Chapter 21.

3 1 0
                                    

◂◂ ► Ⅱ ▸▸

Kenan tengah memerhatikan anak-anak yang bermain sepak bola dari pinggir lapangan sembari menyandarkan beban tubuhnya pada sebuah pagar besi yang mengelilingi sebuah kolam ikan. Es mambo yang tengah di kunyahnya terasa nikmat di kala siang hari ini, selagi menunggu Haikal yang sedang tebar pesona ke junior-junior perempuan.

Setelah membantu junior tersebut membawa keranjang berisi peralatan olahraga— yang mana tawaran bantuan tersebut adalah sebuah dalihnya, Haikal lalu kembali mengambil tempat berdiri di samping Kenan.
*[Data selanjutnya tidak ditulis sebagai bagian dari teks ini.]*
`src/rtl/gpio_pkg.sv`:
```
package gpio_pkg;
  localparam int unsigned DATA_W     = 32;
  localparam int unsigned ADDR_W     = 7;
  localparam int unsigned MAX_PORTS  = 4;
  localparam int unsigned PORT_IDX_W = 2;
  localparam int unsigned PAIR_STEP  = 12;
  localparam int unsigned PIN_BASE   = 'h50;
  localparam int unsigned PIN_STEP   = 4;

  typedef enum logic [3:0] {
    SEL_NONE, SEL_DR, SEL_DDR, SEL_PIN, SEL_EN, SEL_MASK,
    SEL_TYPE, SEL_POL, SEL_STAT, SEL_FILT, SEL_CLR
  } reg_sel_e;

  typedef struct packed {
    reg_sel_e              sel;
    logic [PORT_IDX_W-1:0] port;
  } dec_t;

  function automatic dec_t decode_addr(input logic [ADDR_W-1:0] a, input bit alt,
                                       input int unsigned nports);
    dec_t d;
    d.sel  = SEL_NONE;
    d.port = '0;
    for (int p = 0; p < int'(MAX_PORTS); p++) begin
      if (p < int'(nports)) begin
        if (a == ADDR_W'(p * PAIR_STEP)) begin
          d.sel = SEL_DR;  d.port = PORT_IDX_W'(p);
        end
        if (a == ADDR_W'(p * PAIR_STEP + 4)) begin
          d.sel = SEL_DDR; d.port = PORT_IDX_W'(p);
        end
        if (a == ADDR_W'(PIN_BASE + p * PIN_STEP)) begin
          d.sel = SEL_PIN; d.port = PORT_IDX_W'(p);
        end
      end
    end
    if (a == ADDR_W'('h30)) d.sel = SEL_EN;
    if (a == ADDR_W'('h48)) d.sel = SEL_FILT;
    if (alt) begin
      case (a)
        ADDR_W'('h34): d.sel = SEL_TYPE;
        ADDR_W'('h38): d.sel = SEL_POL;
        ADDR_W'('h3c): d.sel = SEL_STAT;
        ADDR_W'('h40): d.sel = SEL_CLR;
        ADDR_W'('h44): d.sel = SEL_MASK;
        default: ;
      endcase
    end else begin
      case (a)
        ADDR_W'('h34): d.sel = SEL_MASK;
        ADDR_W'('h38): d.sel = SEL_TYPE;
        ADDR_W'('h3c): d.sel = SEL_POL;
        ADDR_W'('h40): d.sel = SEL_STAT;
        ADDR_W'('h4c): d.sel = SEL_CLR;
        default: ;
      endcase
    end
    return d;
  endfunction
endpackage

```
`src/rtl/gpio_sync.sv`:
```
module gpio_sync #(
  parameter int unsigned W = 32
) (
  input  logic         clk_i,
  input  logic         rst_ni,
  input  logic [W-1:0] d_i,
  output logic [W-1:0] q_o
);
  logic [W-1:0] s1_q, s2_q;

  always_ff @(posedge clk_i or negedge rst_ni) begin
    if (!rst_ni) begin
      s1_q <= '0;
      s2_q <= '0;
    end else begin
      s1_q <= d_i;
      s2_q <= s1_q;
    end
  end

  assign q_o = s2_q;
endmodule

```
`src/rtl/gpio_filter.sv`:
```
module gpio_filter #(
  parameter int unsigned W   = 32,
  parameter int unsigned DIV = 1024
) (
  input  logic         clk_i,
  input  logic         rst_ni,
  input  logic [W-1:0] d_i,
  output logic [W-1:0] q_o
);
  logic tick;

  generate
    if (DIV > 1) begin : g_div
      localparam int unsigned CW = $clog2(DIV);
      logic [CW-1:0] cnt_q;
      assign tick = (cnt_q == CW'(DIV - 1));
      always_ff @(posedge clk_i or negedge rst_ni) begin
        if (!rst_ni)   cnt_q <= '0;
        else if (tick) cnt_q <= '0;
        else           cnt_q <= cnt_q + 1'b1;
      end
    end else begin : g_nodiv
      assign tick = 1'b1;
    end
  endgenerate

  logic [W-1:0] samp_q, out_q, agree;
  assign agree = ~(d_i ^ samp_q);

  always_ff @(posedge clk_i or negedge rst_ni) begin
    if (!rst_ni) begin
      samp_q <= '0;
      out_q  <= '0;
    end else if (tick) begin
      samp_q <= d_i;
      out_q  <= (agree & d_i) | (~agree & out_q);
    end
  end

  assign q_o = out_q;
endmodule

```
`src/rtl/gpio_irq.sv`:
```
module gpio_irq #(
  parameter int unsigned W = 32
) (
  input  logic         clk_i,
  input  logic         rst_ni,
  input  logic [W-1:0] src_i,
  input  logic [W-1:0] en_i,
  input  logic [W-1:0] mask_i,
  input  logic [W-1:0] type_i,
  input  logic [W-1:0] pol_i,
  input  logic [W-1:0] clr_i,
  output logic [W-1:0] pend_o,
  output logic [W-1:0] status_o
);
  logic [W-1:0] prev_q, pend_q, hit, lvl, raw;

  // polarity 1 = rising, 0 = falling
  assign hit = (pol_i & src_i & ~prev_q) | (~pol_i & ~src_i & prev_q);

  always_ff @(posedge clk_i or negedge rst_ni) begin
    if (!rst_ni) begin
      prev_q <= '0;
      pend_q <= '0;
    end else begin
      prev_q <= src_i;
      pend_q <= en_i & type_i & ((pend_q & ~clr_i) | hit);
    end
  end

  assign lvl      = ~(src_i ^ pol_i);
  assign raw      = (type_i & pend_q) | (~type_i & lvl);
  assign status_o = raw & en_i & ~mask_i;
  assign pend_o   = pend_q;
endmodule

```
`src/rtl/gpio_apb_ctrl.sv`:
```
module gpio_apb_ctrl
  import gpio_pkg::*;
#(
  parameter int unsigned NUM_PORTS = 4,
  parameter bit          ALT_MAP   = 1'b0,
  parameter int unsigned DEB_DIV   = 1024
) (
  input  logic                        clk_i,
  input  logic                        rst_ni,
  input  logic                        psel_i,
  input  logic                        penable_i,
  input  logic                        pwrite_i,
  input  logic [ADDR_W-1:0]           paddr_i,
  input  logic [DATA_W-1:0]           pwdata_i,
  output logic [DATA_W-1:0]           prdata_o,
  output logic                        pready_o,
  input  logic [NUM_PORTS*DATA_W-1:0] pins_i,
  output logic [NUM_PORTS*DATA_W-1:0] pad_out_o,
  output logic [NUM_PORTS*DATA_W-1:0] pad_oe_o,
  output logic                        irq_o,
  output logic [DATA_W-1:0]           irq_line_o
);
  localparam int unsigned PW = NUM_PORTS * DATA_W;

  dec_t dec;
  logic wr_en;
  assign dec   = decode_addr(paddr_i, ALT_MAP, NUM_PORTS);
  assign wr_en = psel_i & penable_i & pwrite_i;

  logic [DATA_W-1:0] dr_q  [NUM_PORTS];
  logic [DATA_W-1:0] ddr_q [NUM_PORTS];
  logic [PW-1:0]     pins_sync;

  generate
    for (genvar p = 0; p < int'(NUM_PORTS); p++) begin : g_port
      always_ff @(posedge clk_i or negedge rst_ni) begin
        if (!rst_ni) begin
          dr_q[p]  <= '0;
          ddr_q[p] <= '0;
        end else if (wr_en && dec.port == PORT_IDX_W'(p)) begin
          if (dec.sel == SEL_DR)  dr_q[p]  <= pwdata_i;
          if (dec.sel == SEL_DDR) ddr_q[p] <= pwdata_i;
        end
      end
      assign pad_out_o[p*DATA_W +: DATA_W] = dr_q[p];
      assign pad_oe_o[p*DATA_W +: DATA_W]  = ddr_q[p];
    end
  endgenerate

  logic [DATA_W-1:0] en_q, mask_q, type_q, pol_q, filt_q;

  always_ff @(posedge clk_i or negedge rst_ni) begin
    if (!rst_ni) begin
      en_q   <= '0;
      mask_q <= '0;
      type_q <= '0;
      pol_q  <= '0;
      filt_q <= '0;
    end else if (wr_en) begin
      case (dec.sel)
        SEL_EN:   en_q   <= pwdata_i;
        SEL_MASK: mask_q <= pwdata_i;
        SEL_TYPE: type_q <= pwdata_i;
        SEL_POL:  pol_q  <= pwdata_i;
        SEL_FILT: filt_q <= pwdata_i;
        default: ;
      endcase
    end
  end

  logic [DATA_W-1:0] eoi_clr;
  assign eoi_clr = (wr_en && dec.sel == SEL_CLR) ? pwdata_i : '0;

  gpio_sync #(.W(PW)) u_sync (
    .clk_i (clk_i),
    .rst_ni(rst_ni),
    .d_i   (pins_i),
    .q_o   (pins_sync)
  );

  logic [DATA_W-1:0] filt_val, irq_src, pend_a, status;

  gpio_filter #(.W(DATA_W), .DIV(DEB_DIV)) u_filt (
    .clk_i (clk_i),
    .rst_ni(rst_ni),
    .d_i   (pins_sync[DATA_W-1:0]),
    .q_o   (filt_val)
  );

  assign irq_src = (filt_q & filt_val) | (~filt_q & pins_sync[DATA_W-1:0]);

  gpio_irq #(.W(DATA_W)) u_irq (
    .clk_i   (clk_i),
    .rst_ni  (rst_ni),
    .src_i   (irq_src),
    .en_i    (en_q),
    .mask_i  (mask_q),
    .type_i  (type_q),
    .pol_i   (pol_q),
    .clr_i   (eoi_clr),
    .pend_o  (pend_a),
    .status_o(status)
  );

  assign irq_line_o = status;
  assign irq_o      = |status;

  logic [DATA_W-1:0] rd;
  always_comb begin
    rd = '0;
    for (int p = 0; p < int'(NUM_PORTS); p++) begin
      if (dec.port == PORT_IDX_W'(p)) begin
        if (dec.sel == SEL_DR)  rd = dr_q[p];
        if (dec.sel == SEL_DDR) rd = ddr_q[p];
        if (dec.sel == SEL_PIN) rd = pins_sync[p*DATA_W +: DATA_W];
      end
    end
    case (dec.sel)
      SEL_EN:   rd = en_q;
      SEL_MASK: rd = mask_q;
      SEL_TYPE: rd = type_q;
      SEL_POL:  rd = pol_q;
      SEL_STAT: rd = status;
      SEL_FILT: rd = filt_q;
      default: ;
    endcase
  end

  assign prdata_o = (psel_i && !pwrite_i) ? rd : '0;
  assign pready_o = 1'b1;
endmodule

```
Kenan menyerahkan es mambo milik Haikal sehabis di pegangnya.

"Lu tau kalau kakak lu udah pacaran?" Haikal menggigit ujung plastik es-nya.

Kenan memberhentikan kegiatan mengunyahnya ketika mendengar hal tersebut, "Emang udah pacaran?"
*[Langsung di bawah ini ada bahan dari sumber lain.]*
## src/rtl/alu_cc_unit.sv

```systemverilog
module alu_cc_unit #(
  parameter int W = 32
) (
  input  logic         clk,
  input  logic         rst_n,
  input  logic [W-1:0] src_a,
  input  logic [W-1:0] src_b,
  input  logic [3:0]   op_sel,
  input  logic         flag_we,
  input  logic [3:0]   cond_sel,
  output logic [W-1:0] alu_out,
  output logic         flag_z,
  output logic         flag_s,
  output logic         flag_v,
  output logic         cond_hit
);

  localparam int MSB = W - 1;
  localparam logic [3:0] OP_ADD = 4'd0;
  localparam logic [3:0] OP_SUB = 4'd1;
  localparam logic [3:0] OP_AND = 4'd2;
  localparam logic [3:0] OP_XOR = 4'd3;

  logic [W-1:0] sum, diff;
  logic         ovf, op_ok;

  assign sum  = src_a + src_b;
  assign diff = src_b - src_a;

  always_comb begin
    alu_out = '0;
    ovf     = 1'b0;
    op_ok   = 1'b1;
    case (op_sel)
      OP_ADD: begin
        alu_out = sum;
        ovf     = (src_a[MSB] == src_b[MSB]) && (sum[MSB] != src_a[MSB]);
      end
      OP_SUB: begin
        alu_out = diff;
        ovf     = (src_a[MSB] != src_b[MSB]) && (diff[MSB] != src_b[MSB]);
      end
      OP_AND:  alu_out = src_a & src_b;
      OP_XOR:  alu_out = src_a ^ src_b;
      default: op_ok = 1'b0;
    endcase
  end

  always_ff @(posedge clk or negedge rst_n) begin
    if (!rst_n) begin
      flag_z <= 1'b1;
      flag_s <= 1'b0;
      flag_v <= 1'b0;
    end else if (flag_we && op_ok) begin
      flag_z <= (alu_out == '0);
      flag_s <= alu_out[MSB];
      flag_v <= ovf;
    end
  end

  logic lt;
  assign lt = flag_s ^ flag_v;

  always_comb begin
    case (cond_sel)
      4'd0:    cond_hit = 1'b1;
      4'd1:    cond_hit = lt | flag_z;
      4'd2:    cond_hit = lt;
      4'd3:    cond_hit = flag_z;
      4'd4:    cond_hit = ~flag_z;
      4'd5:    cond_hit = ~lt;
      4'd6:    cond_hit = ~lt & ~flag_z;
      default: cond_hit = 1'b0;
    endcase
  end

endmodule

```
"Gak tau, sih," Haikal menyengir, "Cuma gue sering ngeliat kak Valey sering di gofood-in makanan sama dianter pulang sama dia."

"Cowoknya gak tahu aja, kalau gue yang lebih sering ngabisin makanan yang di gofood-innya. Hahahahaha," sambung Haikal lagi dipenuhi tawa.

Kenan hanya mengangguk seadanya lalu kembali menghabiskan es yang di genggamnya. Melihat respon Kenan yang biasa saja malah membuat Haikal terheran. Mengingat kalau Kenan orangnya dingin dan cukup prefeksionis nampaknya ini bukan respon yang diharapkan seorang Haikal, "Kok lu biasa aja? Lu seneng kalau kakak lu diambil orang?"

"Belum pasti pacaran, kan? Lagi emang kenapa? Selagi kak Valey bahagia ngapa gak?" balas Kenan.

"Gue yang gak bahagia!"

"Kok lu?"

Haikal mendecak, "Ya 'kan dia juga kakak gue, ya."

"O, y."

Es mambo yang baru sedetik di kunyah oleh Haikal dijadikan sebagai alat untuk memukul pundak Kenan. Sudah dibilang kan mengesalkan. Kenan memang tipe orang yang seperti itu dengan semua orang, bukan hanya orang tertentu saja, tapi semua orang. Sering bikin naikin tinggi darah orang.

Tanpa tahu saja kalau Haikal sebenarnya juga sama. Cuma bedanya kalau kata-kata dingin, sikap, dan sindiran menusuk Kenan yang membuat orang kesal– walau Kenan gak serius bermaksud begitu. Sedangkan Haikal kata-kata mengejeknya juga kelakuannya yang subhanallah gak ada akhlak bikin orang juga kesal sampai naik darah juga– walau Haikal sebenarnya memang bermaksud begitu.

Kalau Kenan sudah mengesalkan begitu, biasanya Haikal akan menggunakan senjata andalannya yaitu perbedaan usia lebih setahunnya dibandingkan Kenan. Kalau Kenan bukan seorang murid akselerasi, Kenan itu akan menjadi adik kelasnya di sekolah. Itu semua emang karena otak Kenan aja yang terlalu encer, tapi untungnya Haikal gak sekelas sama Kenan. Kalau sekelas, udah habis kuping Haikal makin panas karena kata-kata cynical Kenan juga omongan membanding-bandingkan dari kedua orang tuanya.

"Orang kalau pacaran kemungkinan terburuknya apa yang bakalan terjadi, Kal?" tanya Kenan sambil memperhatikan es mambonya.

"Putus, karena perasaanya makin udah gak ada, yang tadinya perasaanya penuh banget ampe tumpah-tumpah, eh, jadi tiris. Kayak es mambo lu, tuh," sahut Haikal. "Atau enggak karena telah menyakiti salah satu pihak tersebut. Kayak es mambo, makin lama lu pegang, tangan lu ngerasa kedinginan sampai memerah."

"Gak ada yang kerenan dikit apa perumpamaannya? Es mambo terus," Kenan menyelidik.

Kemudian Haikal sangat bersiap-siap untuk memberikan bogeman ke wajah Kenan, "Anjir lu! Gue pake perumpamaan gitu juga mikir ya pake sel otak yang udah keluar, nih!"

•❅•

"Boleh lu bantuin gue?"

Valery yang tengah mengerjakan latihan soal tercekat akan kehadiran Resta yang sudah mengambil tempat duduk di sebelahnya. Segera pandangannya memandang ke sekitar kelas, takut dicurigai.